*** The input Section Begins ***

`src/hdl/api_pkg.sv`:
```
package api_pkg;

	typedef logic [31:0] word_t;
	typedef logic [27:0] timeout_t;
	typedef logic [7:0]  sck_div_t; // half period is sck_div + 1 clocks.
	typedef logic [5:0]  ch_num_t;
	typedef logic [7:0]  word_num_t;
	typedef logic [9:0]  fill_t;
	typedef logic [7:0]  axi_addr_t;

	// the host reads this encoding back in the state register.
	typedef enum logic [1:0] {
		ST_IDLE = 2'd0,
		ST_WORK = 2'd1,
		ST_NOP  = 2'd2,
		ST_DONE = 2'd3
	} api_state_e;

	localparam axi_addr_t REG_STATE    = 8'h00;
	localparam axi_addr_t REG_TIMEOUT  = 8'h04;
	localparam axi_addr_t REG_SCK      = 8'h08;
	localparam axi_addr_t REG_CH_NUM   = 8'h0C;
	localparam axi_addr_t REG_WORD_NUM = 8'h10;
	localparam axi_addr_t REG_TX_DATA  = 8'h14;
	localparam axi_addr_t REG_RX_DATA  = 8'h18;
	localparam axi_addr_t REG_RX_COUNT = 8'h1C;

	localparam logic [7:0] TAG_BYTE = 8'h12; // marks the last word of a channel.

	typedef struct packed {
		timeout_t  timeout;
		sck_div_t  sck_div;
		ch_num_t   ch_num;
		word_num_t word_num;
	} api_cfg_s;

endpackage

```
`src/hdl/api_timer.sv`:
```
`timescale 1ns/1ps

module api_timer
	import api_pkg::*;
(
	input  logic     clk,
	input  logic     rst,
	input  timeout_t timeout,
	input  logic     start,
	output logic     busy
);
	timeout_t count;

	assign busy = count != '0;

	always_ff @(posedge clk) begin
		if (rst) begin
			count <= '0;
		end else if (start) begin
			count <= timeout;
		end else if (busy) begin
			count <= count - 1'b1;
		end
	end

endmodule

```
`src/hdl/api_phy.sv`:
```
`timescale 1ns/1ps

module api_phy
	import api_pkg::*;
(
	input  logic     clk,
	input  logic     rst,
	input  sck_div_t sck_div,
	input  logic     start,
	input  word_t    tx_word,
	output logic     done,
	output word_t    rx_word,
	output logic     busy,
	output logic     sck,
	output logic     mosi,
	input  logic     miso
);
	sck_div_t   div_cnt;
	logic [5:0] half_cnt; // 64 half periods make one frame.
	logic       half_end;
	word_t      tx_sr;
	word_t      rx_sr;

	assign half_end = busy && div_cnt == sck_div;
	assign mosi     = tx_sr[31];
	assign rx_word  = rx_sr;

	always_ff @(posedge clk) begin
		if (rst) begin
			busy     <= 1'b0;
			done     <= 1'b0;
			sck      <= 1'b0;
			div_cnt  <= '0;
			half_cnt <= '0;
		end else begin
			done <= 1'b0;
			if (start) begin
				busy     <= 1'b1;
				div_cnt  <= '0;
				half_cnt <= '0;
			end else if (busy) begin
				div_cnt <= half_end ? '0 : div_cnt + 1'b1;
				if (half_end) begin
					half_cnt <= half_cnt + 1'b1;
					sck      <= !half_cnt[0]; // even halves end in a rising edge.
					if (half_cnt == 6'd63) begin
						busy <= 1'b0;
						done <= 1'b1;
					end
				end
			end
		end
	end

	// the next bit goes out on the falling edge, so it is stable half a period early.
	// after the 32nd shift the register is empty and mosi rests low.
	always_ff @(posedge clk) begin
		if (rst) begin
			tx_sr <= '0;
		end else if (start) begin
			tx_sr <= tx_word;
		end else if (half_end && half_cnt[0]) begin
			tx_sr <= tx_sr << 1;
		end
	end

	always_ff @(posedge clk) begin
		if (half_end && !half_cnt[0]) begin
			rx_sr <= {rx_sr[30:0], miso}; // sampled as sck rises.
		end
	end

	assert property (@(posedge clk) disable iff (rst) start |-> !busy)
		else $error("frame started while the engine is busy");

endmodule

```
`src/hdl/api_ctrl.sv`:
```
`timescale 1ns/1ps

module api_ctrl
	import api_pkg::*;
#(
	parameter int API_NUM    = 4,
	parameter int FIFO_DEPTH = 512
) (
	input  logic               clk,
	input  logic               rst,
	input  api_cfg_s           cfg,
	output api_state_e         state,
	input  word_t              tx_head,
	input  fill_t              tx_count,
	output logic               tx_pop,
	input  fill_t              rx_count,
	output logic               rx_push,
	output word_t              rx_data,
	output logic [API_NUM-1:0] load,
	output logic               sck,
	output logic               mosi,
	input  logic [API_NUM-1:0] miso
);
	localparam logic [API_NUM-1:0] SEL_ONE = API_NUM'(1);

	api_state_e nxt_state;
	ch_num_t    ch_cnt;
	ch_num_t    next_ch;
	word_num_t  word_cnt;
	logic [3:0] nop_cnt;
	logic       nop_done;
	logic       last_ch;
	logic       last_word;
	logic       can_start;
	logic       cfg_ok;
	logic       trail_done;
	logic       timer_start;
	logic       timer_busy;
	logic       phy_start;
	logic       phy_done;
	word_t      phy_rx;
	logic       miso_line;

	assign miso_line = &(miso | load); // unselected chips read as one.

	// a channel needs all of its words queued and room for all of its answers.
	assign can_start = fill_t'(cfg.word_num) <= tx_count &&
		fill_t'(cfg.word_num) <= fill_t'(FIFO_DEPTH) - rx_count;
	assign cfg_ok      = cfg.ch_num != '0 && cfg.word_num != '0;
	assign nop_done    = nop_cnt == 4'd14;
	assign last_ch     = ch_cnt == ch_num_t'(cfg.ch_num - 1'b1);
	assign last_word   = word_cnt == word_num_t'(cfg.word_num - 1'b1);
	assign next_ch     = (state == ST_IDLE) ? '0 : ch_num_t'(ch_cnt + 1'b1);
	assign timer_start = state == ST_IDLE && nxt_state != ST_IDLE;

	assign rx_push = state == ST_WORK && phy_done;
	assign tx_pop  = rx_push;
	assign rx_data = last_word ? {phy_rx[31:16], TAG_BYTE, 8'(ch_cnt)} : phy_rx;

	always_comb begin
		nxt_state = state;
		case (state)
			ST_IDLE: begin
				if (cfg_ok && can_start) begin
					nxt_state = ST_WORK;
				end
			end
			ST_WORK: begin
				if (phy_done && last_word) begin
					nxt_state = ST_NOP;
				end
			end
			ST_NOP: begin
				if (nop_done && last_ch) begin
					nxt_state = ST_DONE;
				end else if (nop_done && can_start) begin
					nxt_state = ST_WORK;
				end
			end
			ST_DONE: begin
				if (trail_done && !timer_busy) begin
					nxt_state = ST_IDLE;
				end
			end
		endcase
	end

	always_ff @(posedge clk) begin
		if (rst) begin
			state      <= ST_IDLE;
			ch_cnt     <= '0;
			word_cnt   <= '0;
			nop_cnt    <= '0;
			load       <= '1;
			phy_start  <= 1'b0;
			trail_done <= 1'b0;
		end else begin
			state      <= nxt_state;
			phy_start  <= 1'b0;
			trail_done <= state == ST_DONE && (trail_done || phy_done);
			if (state != ST_NOP) begin
				nop_cnt <= '0;
			end else if (!nop_done) begin
				nop_cnt <= nop_cnt + 1'b1; // holds at 14 while the next channel waits.
			end
			if (state != ST_WORK && nxt_state == ST_WORK) begin
				load      <= ~(SEL_ONE << next_ch);
				ch_cnt    <= next_ch;
				word_cnt  <= '0;
				phy_start <= 1'b1;
			end else if (state == ST_WORK && phy_done) begin
				word_cnt  <= word_cnt + 1'b1;
				phy_start <= !last_word;
			end else if (state == ST_NOP && nxt_state == ST_DONE) begin
				load      <= '1; // trailing frame goes out with nothing selected.
				phy_start <= 1'b1;
			end
		end
	end

	api_timer u_timer (
		.clk     (clk),
		.rst     (rst),
		.timeout (cfg.timeout),
		.start   (timer_start),
		.busy    (timer_busy)
	);

	api_phy u_phy (
		.clk     (clk),
		.rst     (rst),
		.sck_div (cfg.sck_div),
		.start   (phy_start),
		.tx_word (tx_head),
		.done    (phy_done),
		.rx_word (phy_rx),
		.busy    (),
		.sck     (sck),
		.mosi    (mosi),
		.miso    (miso_line)
	);

	// a chip is selected only while its channel runs or settles.
	assert property (@(posedge clk) disable iff (rst)
		$countones(~load) <= 1 && (load == '1 || state == ST_WORK || state == ST_NOP))
		else $error("chip selection does not match the sequencer state");
	assert property (@(posedge clk) disable iff (rst) tx_pop |-> tx_count != '0)
		else $error("transmit pop with no words queued");
	assert property (@(posedge clk) disable iff (rst) rx_push |-> rx_count != fill_t'(FIFO_DEPTH))
		else $error("receive push into a full fifo");

endmodule

```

*** The input Section Ends ***

## [What this task involves]
Where in the records above does the word "register" appear? Copy each line that holds it.

## [Your solution]
	// the host reads this encoding back in the state register.
	// after the 32nd shift the register is empty and mosi rests low.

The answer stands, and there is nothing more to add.